Lent begins with a reflection on the Temptation of Jesus in the wilderness. The Church assigns temptation stories to the beginning of Lent because temptations come to everybody, not only to Jesus, and we seem almost genetically programmed to yield to them. Scripture lessons:
The first reading describes the ancient Jewish ritual of presenting the first fruits and gifts to God during the harvest festival in order to thank Him for liberating His people from Egypt and for strengthening them during the years of their trials and temptations in the desert.
The Responsorial Psalm (Ps 91), points to Satan’s third temptation of Jesus in the desert as recorded in Luke’s Gospel.
In the second reading, St. Paul warns the early Christians converted from Judaism not to yield to their constant temptation to return to the observances of the Mosaic Laws. He reminds them that they will be saved only by acknowledging the risen Jesus as Lord and Savior.
The graphic temptations of Jesus described by Matthew and Luke in their Gospels are pictorial and dramatic representations of the inner struggle against a temptation that Jesus experienced throughout his public life. The devil was trying to prevent Jesus from accomplishing his mission of saving mankind from the bondage of sin, mainly through a temptation to become the political Messiah of Jewish expectations, and to use his Divine power first for his own convenience and then to avoid suffering and death.
1) We need to confront and conquer temptations as Jesus did, using the means he employed: Like Jesus, every one of us is tempted to seek sinful pleasures, easy wealth and a position of authority, and is drawn to the use of unjust or sinful means to attain good ends. Jesus sets a model for conquering temptations through prayer, penance and the effective use of the ’’word of God.” Temptations make us true warriors of God by strengthening our minds and hearts. We are never tempted beyond the strength God gives us. In his first letter, St. John assures us: "The One Who is in you is greater than the one who is in the world” (1 John 4:4). Hence during Lent, let us confront our evil tendencies with prayer (especially by participating in the Holy Mass), with penance and with the meditative reading of the Bible. Knowledge of the Bible prepares us for the moment of temptation by enabling us "to know Jesus more clearly, to love him more dearly and to follow him more nearly, day by day," as William Barclay puts it.
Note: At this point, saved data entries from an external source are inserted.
[config.mk]
export PLATFORM = sky130hd
export DESIGN_NAME = hazard_ctrl
export DESIGN_NICKNAME = d
export VERILOG_FILES = /design/src/rtl/hazard_pkg.sv /design/src/rtl/load_use_detect.sv /design/src/rtl/hazard_ctrl.sv
export SDC_FILE = /design/constraint.sdc
export NUM_CORES = 1
export LEC_CHECK = 0
export ABC_AREA = 1
export CAP_MARGIN = 20
export CORE_MARGIN = 5
export CORE_UTILIZATION = 37
export CTS_CLUSTER_DIAMETER = 150
export DETAILED_ROUTE_END_ITERATION = 6
export GPL_ROUTABILITY_DRIVEN = 1
export PLACE_DENSITY_LB_ADDON = 0.08
export SLEW_MARGIN = 0
export SYNTH_ARGS = -nofsm -noshare
export SYNTH_HDL_FRONTEND = slang
export SYNTH_SLANG_ARGS = --single-unit
[constraint.sdc]
create_clock -name clk_i -period 2.85 [get_ports clk_i]
set_input_delay 0.57 -clock clk_i [delete_from_list [all_inputs] [get_ports clk_i]]
set_output_delay 0.57 -clock clk_i [all_outputs]
set_load 0.005 [all_outputs]
[src/rtl/hazard_pkg.sv]
// hazard_pkg: shared state type, register-zero constant and pipeline control vectors for hazard_ctrl
package hazard_pkg;

    typedef enum logic [1:0] {
        RUN      = 2'd0,
        MEM_WAIT = 2'd1,
        ERR      = 2'd2
    } state_t;

    localparam logic [4:0] REG_ZERO = 5'd0;

    typedef struct packed {
        logic pc_write;
        logic if_id_write;
        logic if_flush;
        logic id_ex_write;
        logic id_ex_bubble;
        logic ex_mem_write;
        logic mem_wb_bubble;
    } ctrl_t;

    localparam ctrl_t CTRL_IDLE   = ctrl_t'(7'b1101010);
    // Everything up to EX/MEM holds; MEM/WB takes a bubble so WB does not repeat.
    localparam ctrl_t CTRL_FREEZE = ctrl_t'(7'b0000001);
    // PC and IF/ID hold while a bubble enters EX.
    localparam ctrl_t CTRL_LU     = ctrl_t'(7'b0001110);
    localparam ctrl_t CTRL_FLUSH  = ctrl_t'(7'b1111010);

endpackage

[src/rtl/load_use_detect.sv]
// load_use_detect: combinational check that a load in EX feeds a source register of the instruction in ID
//   ID_EX_memread_i, ID_EX_RT_i : load in EX and its destination
//   ID_RS_i, ID_RT_i            : sources of the instruction in ID
//   hazard_o                    : a one-cycle stall is required
module load_use_detect
    import hazard_pkg::*;
(
    input  logic       ID_EX_memread_i,
    input  logic [4:0] ID_EX_RT_i,
    input  logic [4:0] ID_RS_i,
    input  logic [4:0] ID_RT_i,
    output logic       hazard_o
);

    assign hazard_o = ID_EX_memread_i && (ID_EX_RT_i != REG_ZERO) &&
                      ((ID_EX_RT_i == ID_RS_i) || (ID_EX_RT_i == ID_RT_i));

endmodule

[src/rtl/hazard_ctrl.sv]
// hazard_ctrl: load-use stall, branch flush and data-memory wait sequencer with watchdog
//   Optional feature macro: HAZARD_PERF_CNT_EN (performance counters; tied to 0 when undefined)
//   clk_i, rst_i (async, active-high)
//   ID_RS_i, ID_RT_i, ID_EX_memread_i, ID_EX_RT_i : load-use inputs
//   branch_taken_i                                : taken branch in ID
//   mem_req_i, mem_ack_i                          : data-memory handshake
//   *_write_o, *_bubble_o, IF_flush_o             : pipeline register controls
//   mem_err_o                                     : sticky watchdog error
//   stall_cycles_o, flush_count_o                 : saturating performance counters
module hazard_ctrl
    import hazard_pkg::*;
#(
    parameter int TIMEOUT = 64,
    parameter int CNT_W   = 32
) (
    input  logic             clk_i,
    input  logic             rst_i,
    input  logic [4:0]       ID_RS_i,
    input  logic [4:0]       ID_RT_i,
    input  logic             ID_EX_memread_i,
    input  logic [4:0]       ID_EX_RT_i,
    input  logic             branch_taken_i,
    input  logic             mem_req_i,
    input  logic             mem_ack_i,
    output logic             PC_write_o,
    output logic             IF_ID_write_o,
    output logic             IF_flush_o,
    output logic             ID_EX_write_o,
    output logic             ID_EX_bubble_o,
    output logic             EX_MEM_write_o,
    output logic             MEM_WB_bubble_o,
    output logic             mem_err_o,
    output logic [CNT_W-1:0] stall_cycles_o,
    output logic [CNT_W-1:0] flush_count_o
);

    localparam int WC_W = (TIMEOUT < 2) ? 1 : $clog2(TIMEOUT);

    state_t          r_state;
    logic [WC_W-1:0] r_wcnt;
    logic            w_lu;
    logic            w_freeze;
    logic            w_tmo;
    ctrl_t           w_resolve;
    ctrl_t           w_ctrl;

    load_use_detect u_lu (
        .ID_EX_memread_i (ID_EX_memread_i),
        .ID_EX_RT_i      (ID_EX_RT_i),
        .ID_RS_i         (ID_RS_i),
        .ID_RT_i         (ID_RT_i),
        .hazard_o        (w_lu)
    );

    // Load-use wins over a branch: the branch compared a stale operand.
    assign w_resolve = w_lu ? CTRL_LU : branch_taken_i ? CTRL_FLUSH : CTRL_IDLE;
    assign w_freeze  = (r_state == ERR) ||
                       ((r_state == MEM_WAIT) ? !mem_ack_i : (mem_req_i && !mem_ack_i));
    assign w_ctrl    = rst_i ? CTRL_IDLE : w_freeze ? CTRL_FREEZE : w_resolve;
    // r_wcnt holds completed waits, so the current cycle is wait number r_wcnt+1.
    assign w_tmo     = (TIMEOUT != 0) && (r_wcnt == WC_W'(TIMEOUT - 1));

    assign PC_write_o      = w_ctrl.pc_write;
    assign IF_ID_write_o   = w_ctrl.if_id_write;
    assign IF_flush_o      = w_ctrl.if_flush;
    assign ID_EX_write_o   = w_ctrl.id_ex_write;
    assign ID_EX_bubble_o  = w_ctrl.id_ex_bubble;
    assign EX_MEM_write_o  = w_ctrl.ex_mem_write;
    assign MEM_WB_bubble_o = w_ctrl.mem_wb_bubble;
    assign mem_err_o       = (r_state == ERR);

    always_ff @(posedge clk_i or posedge rst_i) begin
        if (rst_i) begin
            r_state <= RUN;
            r_wcnt  <= '0;
        end else begin
            unique case (r_state)
                RUN: begin
                    if (mem_req_i && !mem_ack_i) begin
                        r_state <= MEM_WAIT;
                        r_wcnt  <= WC_W'(1);
                    end
                end
                MEM_WAIT: begin
                    if (mem_ack_i) begin
                        r_state <= RUN;
                        r_wcnt  <= '0;
                    end else if (w_tmo) begin
                        r_state <= ERR;
                    end else begin
                        r_wcnt  <= r_wcnt + WC_W'(1);
                    end
                end
                default: r_state <= ERR;
            endcase
        end
    end

`ifdef HAZARD_PERF_CNT_EN
    logic [CNT_W-1:0] r_stall;
    logic [CNT_W-1:0] r_flush;

    // Both freeze and load-use hold the PC, so !pc_write marks a stall cycle.
    always_ff @(posedge clk_i or posedge rst_i) begin
        if (rst_i) begin
            r_stall <= '0;
            r_flush <= '0;
        end else begin
            if (!w_ctrl.pc_write && (r_stall != '1))
                r_stall <= r_stall + CNT_W'(1);
            if (w_ctrl.if_flush && (r_flush != '1))
                r_flush <= r_flush + CNT_W'(1);
        end
    end

    assign stall_cycles_o = r_stall;
    assign flush_count_o  = r_flush;
`else
    assign stall_cycles_o = '0;
    assign flush_count_o  = '0;
`endif

endmodule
2) We need to grow in holiness during Lent by prayer, reconciliation and sharing. We become resistant and even immune to temptations as we grow healthier in soul by following the traditional Lenten practices: a) by finding time to be with God every day of Lent, speaking to Him and listening to Him; b) by repenting of our sins and renewing our lives by uniting ourselves with God both by the Sacrament of Reconciliation and by forgiving those who have hurt us and asking forgiveness of those whom we have hurt; and c) by sharing our love with others through our selfless and humble service, our almsgiving and our helping of those in need.